The input START
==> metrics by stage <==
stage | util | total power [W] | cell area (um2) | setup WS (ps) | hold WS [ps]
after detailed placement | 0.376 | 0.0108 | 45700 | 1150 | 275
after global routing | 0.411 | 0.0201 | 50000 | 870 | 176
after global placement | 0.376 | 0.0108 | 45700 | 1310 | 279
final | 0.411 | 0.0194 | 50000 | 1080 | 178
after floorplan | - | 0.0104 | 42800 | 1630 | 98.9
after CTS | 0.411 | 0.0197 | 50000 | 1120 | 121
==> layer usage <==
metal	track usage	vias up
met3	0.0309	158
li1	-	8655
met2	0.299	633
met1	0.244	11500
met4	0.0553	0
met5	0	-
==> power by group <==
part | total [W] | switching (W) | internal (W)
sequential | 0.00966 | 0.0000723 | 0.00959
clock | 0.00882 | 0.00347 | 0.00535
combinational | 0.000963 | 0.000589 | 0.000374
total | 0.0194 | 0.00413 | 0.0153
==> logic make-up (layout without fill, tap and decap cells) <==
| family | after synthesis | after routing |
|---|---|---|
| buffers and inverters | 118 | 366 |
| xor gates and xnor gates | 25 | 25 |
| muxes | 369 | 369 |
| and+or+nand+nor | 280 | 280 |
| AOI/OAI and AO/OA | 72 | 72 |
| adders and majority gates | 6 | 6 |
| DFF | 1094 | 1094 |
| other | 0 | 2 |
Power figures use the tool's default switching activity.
<file path="src/rtl/mips_boot_loader_pkg.sv">
// Shared types for the MIPS boot loader: loader FSM states and word geometry.
package mips_pkg;

  localparam int WORD_W         = 32;
  localparam int BYTES_PER_WORD = 4;
  localparam int BYTE_CNT_W     = $clog2(BYTES_PER_WORD);

  typedef enum logic [2:0] {HDR, PAY, SUM, DONE, ERR} ld_state_t;

endpackage

</file>
<file path="src/rtl/mips_boot_loader_byte_packer.sv">
// Packs accepted stream bytes into little-endian words; word_valid marks the
// cycle in which the final byte is being accepted, so word is usable that cycle.
module byte_packer
  import mips_pkg::*;
(
  input  logic              clk,
  input  logic              rst,
  input  logic              clr,
  input  logic              in_fire,
  input  logic [7:0]        in_data,
  output logic [WORD_W-1:0] word,
  output logic              word_valid
);

  logic [BYTE_CNT_W-1:0] cnt;
  logic [WORD_W-9:0]     lo;
  logic                  last;

  assign last       = (cnt == BYTE_CNT_W'(BYTES_PER_WORD - 1));
  assign word_valid = in_fire & last & ~clr;
  // Earlier bytes shift down from the top, so after three bytes lo = {b2,b1,b0}.
  assign word       = {in_data, lo};

  always_ff @(posedge clk or negedge rst) begin
    if (!rst) begin
      cnt <= '0;
      lo  <= '0;
    end else if (clr) begin
      cnt <= '0;
      lo  <= '0;
    end else if (in_fire) begin
      cnt <= last ? '0 : cnt + 1'b1;
      lo  <= {in_data, lo[WORD_W-9:8]};
    end
  end

endmodule

</file>
<file path="src/rtl/mips_boot_loader.sv">
// Byte-stream program loader for the MIPS core: header/payload/checksum parse,
// sequential imem writes, and core reset release once the image verifies.
module mips_boot_loader
  import mips_pkg::*;
#(
  parameter int ADDR_W = 10
) (
  input  logic              clk,
  input  logic              rst,
  input  logic              s_valid,
  output logic              s_ready,
  input  logic [7:0]        s_data,
  input  logic              reload,
  output logic              imem_we,
  output logic [ADDR_W-1:0] imem_addr,
  output logic [WORD_W-1:0] imem_wdata,
  output logic              cpu_rst,
  output logic              done,
  output logic              err
);

  localparam logic [WORD_W-1:0] DEPTH = WORD_W'(2 ** ADDR_W);
  localparam logic [ADDR_W:0]   ONE   = (ADDR_W + 1)'(1);

  ld_state_t         state, state_nxt;
  logic [ADDR_W:0]   n_words, word_idx;
  logic [WORD_W-1:0] sum, word;
  logic              word_valid, fire, restart, hdr_ok, last_pay;

  assign s_ready  = rst & ((state == HDR) | (state == PAY) | (state == SUM));
  assign fire     = s_valid & s_ready;
  assign restart  = reload & ((state == DONE) | (state == ERR));
  assign hdr_ok   = (word != '0) && (word <= DEPTH);
  assign last_pay = (word_idx == n_words - ONE);

  assign cpu_rst  = (state != DONE);
  assign done     = (state == DONE);
  assign err      = (state == ERR);

  byte_packer u_packer (
    .clk        (clk),
    .rst        (rst),
    .clr        (restart),
    .in_fire    (fire),
    .in_data    (s_data),
    .word       (word),
    .word_valid (word_valid)
  );

  always_ff @(posedge clk or negedge rst) begin
    if (!rst) state <= HDR;
    else      state <= state_nxt;
  end

  always_comb begin
    state_nxt = state;
    case (state)
      HDR:       if (word_valid) state_nxt = hdr_ok ? PAY : ERR;
      PAY:       if (word_valid && last_pay) state_nxt = SUM;
      SUM:       if (word_valid) state_nxt = (word == sum) ? DONE : ERR;
      DONE, ERR: if (reload) state_nxt = HDR;
      default:   state_nxt = HDR;
    endcase
  end

  // Write port is registered: imem_we fires the cycle after a payload word completes.
  always_ff @(posedge clk or negedge rst) begin
    if (!rst) begin
      n_words    <= '0;
      word_idx   <= '0;
      sum        <= '0;
      imem_we    <= 1'b0;
      imem_addr  <= '0;
      imem_wdata <= '0;
    end else begin
      imem_we <= 1'b0;
      if (restart) begin
        n_words  <= '0;
        word_idx <= '0;
        sum      <= '0;
      end else if (word_valid) begin
        case (state)
          HDR: begin
            n_words  <= word[ADDR_W:0];
            word_idx <= '0;
            sum      <= '0;
          end
          PAY: begin
            imem_we    <= 1'b1;
            imem_addr  <= word_idx[ADDR_W-1:0];
            imem_wdata <= word;
            sum        <= sum + word;
            word_idx   <= word_idx + ONE;
          end
          default: ;
        endcase
      end
    end
  end

endmodule

</file>
<file path="config.mk">
export PLATFORM = sky130hd
export DESIGN_NAME = mips_boot_loader
export DESIGN_NICKNAME = d
export VERILOG_FILES = /design/src/rtl/mips_boot_loader_pkg.sv /design/src/rtl/mips_boot_loader_byte_packer.sv /design/src/rtl/mips_boot_loader.sv
export SDC_FILE = /design/constraint.sdc
export NUM_CORES = 1
export LEC_CHECK = 0
export ABC_CLOCK_PERIOD_IN_PS = 8100
export BUFFER_PORTS_ARGS = -buffer_cell sky130_fd_sc_hd__buf_2
export CAP_MARGIN = 20
export CORE_ASPECT_RATIO = 0.5
export CORE_UTILIZATION = 55
export DETAILED_ROUTE_END_ITERATION = 10
export PLACE_DENSITY = 0.73
export SLEW_MARGIN = 20
export SYNTH_ARGS = -nofsm -noshare
export SYNTH_HDL_FRONTEND = slang
export SYNTH_HIERARCHICAL = 1
export SYNTH_SLANG_ARGS = --single-unit
</file>
<file path="constraint.sdc">
create_clock -name clk -period 8.1 [get_ports clk]
set_input_delay 1.62 -clock clk [delete_from_list [all_inputs] [get_ports clk]]
set_output_delay 1.62 -clock clk [all_outputs]
set_load 0.01 [all_outputs]
</file>
# Yosys cells after proc, flatten, opt, wreduce, memory -nomap -nowiden
# Cells that the tools add are included.
# totals
register_bits	126
output_inout_bits	47
wordCells	72
in_bits	12
# op_classes
add_sub_neg	4
bitwise_logic	9
eq_ne	12
reduce_logical	13
muxes	24
order_cmp	1
# op_table
operator	count
$mux W32	2
$pmux W32 S2	1
$mux W11	5
$mux W24	2
$add A32 B32 Y32	1
$eq A32 B32 Y1	1
$le A32 B11 Y1 const B	1
$reduce_bool A32 Y1	1
$pmux W11 S2	1
$mux W3	6
$pmux W3 S4	1
$add A11 B1 Y11 const B	1
$eq A11 B11 Y1	1
$sub A11 B1 Y11 const B	1
$eq A3 B2 Y1 const B	2
$mux W2	3
$ne A2 B2 Y1 const B	3
$reduce_bool A2 Y1	3
$and A1 B1 Y1	5
$reduce_and A2 Y1	2
$reduce_and A4 Y1	1
$eq A3 B1 Y1 const B	1
$eq A3 B3 Y1 const B	1
$logic_not A3 Y1	1
other kinds (11)	16

# Longest topological paths before layout
# Gate-level depths: netlist of the first run.
# logic_depth
depth_word	10
depth_mapped	16
depth_no_buf	13

# Modules after synthesis
# Netlist of the first run, hierarchy kept.
# modules_own_cells
module	instances	area_each_um2	cells_per_inst	seq_area_each_um2
mips_boot_loader	1	6107.1	729	2502.4
byte_packer	1	1156.1	95	650.6

# Worst setup path after synthesis of the first run
# OpenSTA, ideal clock, no wires.
# synth_path
kind	in2reg
start	in rst
end	reg state[0]
stages	13
setup_time_ps	127
required_ps	7973
arrival_time_ps	3677
path_slack_ps	4295
path_cell_list	and3_1 -> and2_1 -> buf_6 -> buf_12 -> nand2_1 -> nor2_1 -> nor2_1 -> a21oi_1 -> nor2_1 -> a21oi_1 -> nand4_1 -> o41ai_4 -> mux2_1
# synth_via
elab_chain_len	7
word_cells_on_any_way	9
cone_classes	3 x eq/ne; 4 x bitwise; 2 x reduce/logical
# synth_lines
item	line	source
start, declared	mips_boot_loader.sv:9	input logic rst,
$and A1 B1 Y1 *	mips_boot_loader.sv:30	assign s_ready = rst & ((state == HDR) | (state == PAY) | (state == SUM));
$and A1 B1 Y1 *	mips_boot_loader.sv:31	assign fire = s_valid & s_ready;
via fire	mips_boot_loader.sv:28	logic word_valid, fire, restart, hdr_ok, last_pay;
$and A1 B1 Y1 * (2 in a row)	mips_boot_loader_byte_packer.sv:20	assign word_valid = in_fire & last & ~clr;
via word_valid	mips_boot_loader.sv:28	
$logic_and A1 B1 Y1	mips_boot_loader.sv:59	PAY: if (word_valid && last_pay) state_nxt = SUM;
$ne A2 B1 Y1 (no source line)	--	
$reduce_and A4 Y1 (no source line) *	--	
end signal, assigned	mips_boot_loader.sv:52	else state <= state_nxt;
end, declared	mips_boot_loader.sv:25	ld_state_t state, state_nxt;
# Mark *: on every way through the listed nets, which the timed path passes. The rest lies on a longest branch.
# A chain may end at the register's enable or synchronous reset.

# Worst setup path after layout of the first run
# layout_path
start	in rst
end	out s_ready
# layout_via
elab_chain_len	1
# layout_lines
item	line	source
$and A1 B1 Y1	mips_boot_loader.sv:30	
end, declared	mips_boot_loader.sv:11	output logic s_ready,
# No other way between the ends.

==> results.sh, run 1 <==
export IMPL_synth_edf_count=0
export IMPL_placed_cells=1008
export IMPL_die_area_um2=13700
export IMPL_cts_inserted_buffers=17
export IMPL_root_buffer="clkbuf_16"
export IMPL_grt_use_total_pct=28.1
export IMPL_clk_pin_slew_worst_paths_ps=60
export IMPL_nFillCells=1090
export IMPL_peakVddDrop_v=0.000158
export IMPL_n_antenna_cell=0
export IMPL_core_area_um2=12800
export IMPL_fin_skew_ps=9.35
export IMPL_wl_per_cell_um=17.6
export IMPL_area_growth_pct=11.7
export IMPL_final_util_pct=63.5
export IMPL_layout_nets=904
export IMPL_relSlewSlack_pct=38.0
export IMPL_ys_seq_area_share_pct=43.4
export IMPL_grt_overflow_total=0
export IMPL_cts_tree="done"
export IMPL_syn_area_um2=7260
export IMPL_p_total_mw=1.85
export IMPL_final_max_slew_viol_count=0
export IMPL_min_period_over_period_pct=54.3
export IMPL_synth_commonest_cells="nand2_1, dfrtp_1, nor2_1"
export IMPL_intPower_mw=1.23
export IMPL_gp_congestion=0.916
export IMPL_yosys_register_bits=126
export IMPL_synthCells=824
export IMPL_grt_pass1_vias=5722
export IMPL_place_ws_ps=3490
export IMPL_p_switching_mw=0.622
export IMPL_synth_top_area_share_pct=43.4
export IMPL_fin_crit_ps=4400
export IMPL_swShare_pct=33.6
export IMPL_port_buffers=58
export IMPL_path_cells="buf_4 -> and3_1 -> buf_2"
export IMPL_vias=6139
export IMPL_htree_levels=4
export IMPL_drcViolationCount=0
export IMPL_dr_pass1_iters=7
export IMPL_yosys_area_top_type="dfrtp_1"
export IMPL_synth_nets=871
export IMPL_grt_max_degree=94
export IMPL_cts_setup_buffers=0
export IMPL_grt_antenna_before_repair=0
export IMPL_clk_insertion_delay_late_ps=420
export IMPL_row_count=29
export IMPL_final_cells=1040
export IMPL_share_seq_of_total_power_pct=41.2
export IMPL_dp_hpwl_um=12400
export IMPL_setup_slack_ps=3700
export IMPL_pwr_share_clk_pct=39.2
export IMPL_finalHoldViolCount=0
export IMPL_async_flop_share_pct=100
export IMPL_synth_distinct_cells=62
export IMPL_layout_drive_gt1_share_pct=12.5
export IMPL_cts_num_sinks=126
export IMPL_finalSetupViolations=0
export IMPL_antenna_left=0
export IMPL_vias_per_cell=5.90
export IMPL_clock_path_buffers=2
export IMPL_start_kind="primary input"
export IMPL_ios=59
export IMPL_die_y_um=83.3
export IMPL_hold_path_class="reg -> reg"
export IMPL_hold_buffers=0
export IMPL_p_leak_nw=4.23
export IMPL_path_class="in -> out"
export IMPL_cts_repair_resized=0
export IMPL_rsz0062_at_grt="false"
export IMPL_yosys_top_cells_area="dfrtp_1, nand2_1, ha_1"
export IMPL_critPathArrivalTime_ps=2780
export IMPL_worst_pin_slew_ps=929
export IMPL_fmax_mhz=227
export IMPL_status="completed"
export IMPL_synth_flop_cell="dfrtp_1"
export IMPL_endpoint_kind="output port"
export IMPL_dieWidth_um=165
export IMPL_drv_cap=0
export IMPL_powerDensity_nw_per_um2=229
export IMPL_pwr_share_comb_pct=19.5
export IMPL_critPathSlowestCell="buf_4"
export IMPL_start_util_pct=56.9
export IMPL_path_max_fanout=72
export IMPL_dr_first_iter_drc_count=510
export IMPL_ys_warn_count=6
export IMPL_yosysMostFrequentCell="nand2_1"
export IMPL_fin_tns_setup_ps=0
export IMPL_drt_wl_total_um=18300
export IMPL_required_ps=6480
export IMPL_postSynthAreaPerCell_um2=8.81
export IMPL_cpPeakStageDelay_ps=690
export IMPL_grt_pass1_wl_um=29800
--- config.mk ---
export PLATFORM = sky130hd
export DESIGN_NAME = com_host_controller
export DESIGN_NICKNAME = d
export VERILOG_FILES = /design/src/rtl/com_host_controller.sv
export SDC_FILE = /design/constraint.sdc
export NUM_CORES = 1
export LEC_CHECK = 0
export ABC_AREA = 1
export CORE_MARGIN = 10
export CORE_UTILIZATION = 55
export DETAILED_ROUTE_END_ITERATION = 8
export PLACE_DENSITY = 0.8
export SYNTH_ARGS = -nofsm -noshare
export SYNTH_HDL_FRONTEND = slang
export SYNTH_SLANG_ARGS = --single-unit
--- constraint.sdc ---
create_clock -name clk -period 2.9 [get_ports clk]
set_clock_uncertainty 0.1 [all_clocks]
set_input_delay 0.435 -clock clk [delete_from_list [all_inputs] [get_ports clk]]
set_output_delay 0.435 -clock clk [all_outputs]
set_load 0.02 [all_outputs]
--- src/rtl/com_host_controller.sv ---
// Host-side com port initiator: streams a block into data memory, starts the cores,
// waits for end_process, then streams a result block back out.
module com_host_controller #(
  parameter int DATA_W      = 16,
  parameter int ADDR_W      = 16,
  parameter int RUN_TIMEOUT = 0
) (
  input  logic              clk,
  input  logic              rst_n,
  input  logic              start,
  input  logic [ADDR_W-1:0] load_base,
  input  logic [ADDR_W-1:0] load_count,
  input  logic [ADDR_W-1:0] unload_base,
  input  logic [ADDR_W-1:0] unload_count,
  input  logic [DATA_W-1:0] in_data,
  input  logic              in_valid,
  output logic              in_ready,
  output logic [DATA_W-1:0] out_data,
  output logic              out_valid,
  input  logic              out_ready,
  output logic [1:0]        status,
  output logic [DATA_W-1:0] com_data_in,
  output logic [ADDR_W-1:0] com_addr,
  output logic              com_wr_en,
  input  logic [DATA_W-1:0] com_data_out,
  input  logic              end_process,
  output logic              busy,
  output logic              done,
  output logic              timeout
);

  typedef enum logic [2:0] {
    S_IDLE, S_LOAD, S_LOAD_FLUSH, S_RUN, S_RD_ADDR, S_RD_WAIT, S_RD_OUT, S_DONE
  } state_t;

  localparam logic [1:0] ST_IDLE   = 2'b00;
  localparam logic [1:0] ST_LOAD   = 2'b01;
  localparam logic [1:0] ST_RUN    = 2'b10;
  localparam logic [1:0] ST_UNLOAD = 2'b11;

  state_t            state_reg;
  logic [ADDR_W-1:0] load_base_reg;
  logic [ADDR_W-1:0] load_count_reg;
  logic [ADDR_W-1:0] unload_base_reg;
  logic [ADDR_W-1:0] unload_count_reg;
  logic [ADDR_W-1:0] idx_reg;
  logic [31:0]       run_cnt_reg;

  always_ff @(posedge clk or negedge rst_n) begin
    if (!rst_n) begin
      state_reg        <= S_IDLE;
      load_base_reg    <= '0;
      load_count_reg   <= '0;
      unload_base_reg  <= '0;
      unload_count_reg <= '0;
      idx_reg          <= '0;
      run_cnt_reg      <= '0;
      in_ready         <= 1'b0;
      out_data         <= '0;
      out_valid        <= 1'b0;
      status           <= ST_IDLE;
      com_data_in      <= '0;
      com_addr         <= '0;
      com_wr_en        <= 1'b0;
      busy             <= 1'b0;
      done             <= 1'b0;
      timeout          <= 1'b0;
    end else begin
      done      <= 1'b0;
      com_wr_en <= 1'b0;
      case (state_reg)
        S_IDLE: begin
          if (start) begin
            load_base_reg    <= load_base;
            load_count_reg   <= load_count;
            unload_base_reg  <= unload_base;
            unload_count_reg <= unload_count;
            idx_reg          <= '0;
            timeout          <= 1'b0;
            busy             <= 1'b1;
            if (load_count != '0) begin
              state_reg <= S_LOAD;
              status    <= ST_LOAD;
              in_ready  <= 1'b1;
            end else begin
              state_reg   <= S_RUN;
              status      <= ST_RUN;
              run_cnt_reg <= '0;
            end
          end
        end
        S_LOAD: begin
          // Each accepted word becomes one write strobe on the following cycle.
          if (in_valid && in_ready) begin
            com_data_in <= in_data;
            com_addr    <= load_base_reg + idx_reg;
            com_wr_en   <= 1'b1;
            idx_reg     <= idx_reg + 1'b1;
            if (idx_reg == load_count_reg - 1'b1) begin
              state_reg <= S_LOAD_FLUSH;
              in_ready  <= 1'b0;
            end
          end
        end
        S_LOAD_FLUSH: begin
          state_reg   <= S_RUN;
          status      <= ST_RUN;
          run_cnt_reg <= '0;
        end
        S_RUN: begin
          if (run_cnt_reg != '1) run_cnt_reg <= run_cnt_reg + 1'b1;
          // The first two RUN cycles may still see end_process from the previous job.
          if (run_cnt_reg >= 32'd2 && end_process) begin
            if (unload_count_reg != '0) begin
              state_reg <= S_RD_ADDR;
              status    <= ST_UNLOAD;
              idx_reg   <= '0;
              com_addr  <= unload_base_reg;
            end else begin
              state_reg <= S_DONE;
              status    <= ST_IDLE;
              done      <= 1'b1;
            end
          end else if (RUN_TIMEOUT != 0 && run_cnt_reg == 32'(RUN_TIMEOUT - 1)) begin
            state_reg <= S_DONE;
            status    <= ST_IDLE;
            done      <= 1'b1;
            timeout   <= 1'b1;
          end
        end
        S_RD_ADDR: state_reg <= S_RD_WAIT;
        S_RD_WAIT: begin
          out_data  <= com_data_out;
          out_valid <= 1'b1;
          state_reg <= S_RD_OUT;
        end
        S_RD_OUT: begin
          if (out_ready) begin
            out_valid <= 1'b0;
            if (idx_reg == unload_count_reg - 1'b1) begin
              state_reg <= S_DONE;
              status    <= ST_IDLE;
              done      <= 1'b1;
            end else begin
              idx_reg   <= idx_reg + 1'b1;
              com_addr  <= unload_base_reg + idx_reg + 1'b1;
              state_reg <= S_RD_ADDR;
            end
          end
        end
        S_DONE: begin
          state_reg <= S_IDLE;
          busy      <= 1'b0;
        end
        default: begin
          state_reg <= S_IDLE;
          status    <= ST_IDLE;
          busy      <= 1'b0;
          in_ready  <= 1'b0;
          out_valid <= 1'b0;
        end
      endcase
    end
  end

endmodule

==> flow_summary.toml, run 1 <==
[outcome]
status = "complete, no violations"

[finish]
drive_above_1_share_pct = 9.133
n_antenna_cell = 0
final_common_cell = "nand2_1"
nFillCells = 1696
utilization_pct = 69.14
ff_latch_area_sq_mm = 0.004254
fin_nets = 1846
design_area_sq_mm = 0.01404
layout_common_cells = "nand2_1, dfrtp_1, nor2_1, clkdlybuf4s50_1, inv_1"
area_delta_synth_final_pct = 23.36
largest_register_ffs = 32
multi_input_area_sq_mm = 0.006382

[drt]
drtIter0Drc = 928
routedWlPerCell_microns = 16.70
avgViaCountPerCell = 5.573
ant_nets = 0
firstDrtPassIters = 5
vias = 11085
drc_errors = 0
routed_wl_microns = 33230

[power]
peakVddDrop_mv = 0.5482
powerDensity_mw_per_mm2 = 923.5
finalPower_w = 0.01296
p_leak_nw = 6.769

[clock_tree]
clk_latency_ns = 0.44
cts_buffer_depth = 2
cts_sinks = 170
cts_tree = "built"
numCtsBuffers = 17
htreeDepth = 4
clockRootBuffer = "clkbuf_16"
cts.clk_slew.worst_paths_ns = 0.07

[synth]
avgSynthCellArea_sq_um = 7.374
ys_seq_area_share_pct = 37.39
syn_area_sq_mm = 0.01138
synth-edff-count = 0
synth_cell_types = 52
syn-num-nets = 1682
synth_seq_cells = 170
ys_warn_count = 0
synthArstFlopShare_pct = 100.0
synthFlopType = "dfrtp_1"
syn_inst = 1543

[critical_path]
critPathTopFamily = "simple AND/OR/NAND/NOR gates"
worst-path-buf-inv = 3
crit_type = "register to register"
regToRegEndpoint = "com_addr[6]"
rr_startpoint = "unload_count_reg[0]"
reg2reg_depth = 14
cp_data_required_time_ns = 3.12
reg2reg_slack_ns = 0.21
critPathMaxStageDelay_ns = 0.45
critPathMaxFanout = 9
cp.arrival_ns = 2.91
path_cells = "inv_1 -> ha_1 -> inv_1 -> nor2_1 -> nand3_1 -> nor2_2 -> nand3b_1 -> nand2_1 -> nand4_1 -> nor2_4 -> nand4_4 -> buf_12 -> nand3_1 -> nand2_1"
slowest_stage = "dfrtp_1"
start_kind = "register"
critPathCaptureType = "register"

[floorplan]
die_w_microns = 163.8
pin_count = 158
core_sq_mm = 0.02030
die_h_microns = 163.8
num_rows = 52
start_util_pct = 56.05
die-area_sq_mm = 0.02684

[sta]
max_freq_mhz = 371.7
setup_ws_ns = 0.2099
maxSlewHeadroom_pct = 47.38
drv_slew = 0
setup_viol = 0
whs_ns = 0.3725
finalCritPeriodShare_pct = 92.76
hold_viol = 0
tightestPinTransition_ns = 0.7874
finalCriticalPeriod_ns = 2.690

[hold_path]
hold_path_end = "com_data_in[10]"
min_from = "com_data_in[10]"
holdPathStages = 2
hold_path.class = "register to register"

[global_route]
grt_max_degree = 62
grt_pass1_vias = 10572
track_usage_pct = 24.43
antenna_found_initial = 0
grt_pass1_wl_microns = 53250
grt_overflow = 0

[placement]
dp_hpwl_microns = 25630
gp_congestion = 0.9442
place_area_sq_mm = 0.01334
place_ws_ns = 0.07555
port_buffers = 156

[job]
cap_violations = 0
## how the worst max path moves through the flow
stage / from / to / cells past startpoint
after global placement: unload_count_reg[0] / com_addr[8] / 14
final: unload_count_reg[0] / com_addr[6] / 14
after global routing: unload_count_reg[0] / idx_reg[8] / 14
after CTS: unload_count_reg[0] / com_addr[9] / 14
after detailed placement: unload_count_reg[0] / com_addr[6] / 14
after floorplan: idx_reg[0] / com_addr[10] / 14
The input END
(Task brief): Retype only the lines running from the top of the listing to the line that holds "after global routing |", both ends included.

(Answer to the problem):
==> metrics by stage <==
stage | util | total power [W] | cell area (um2) | setup WS (ps) | hold WS [ps]
after detailed placement | 0.376 | 0.0108 | 45700 | 1150 | 275
after global routing | 0.411 | 0.0201 | 50000 | 870 | 176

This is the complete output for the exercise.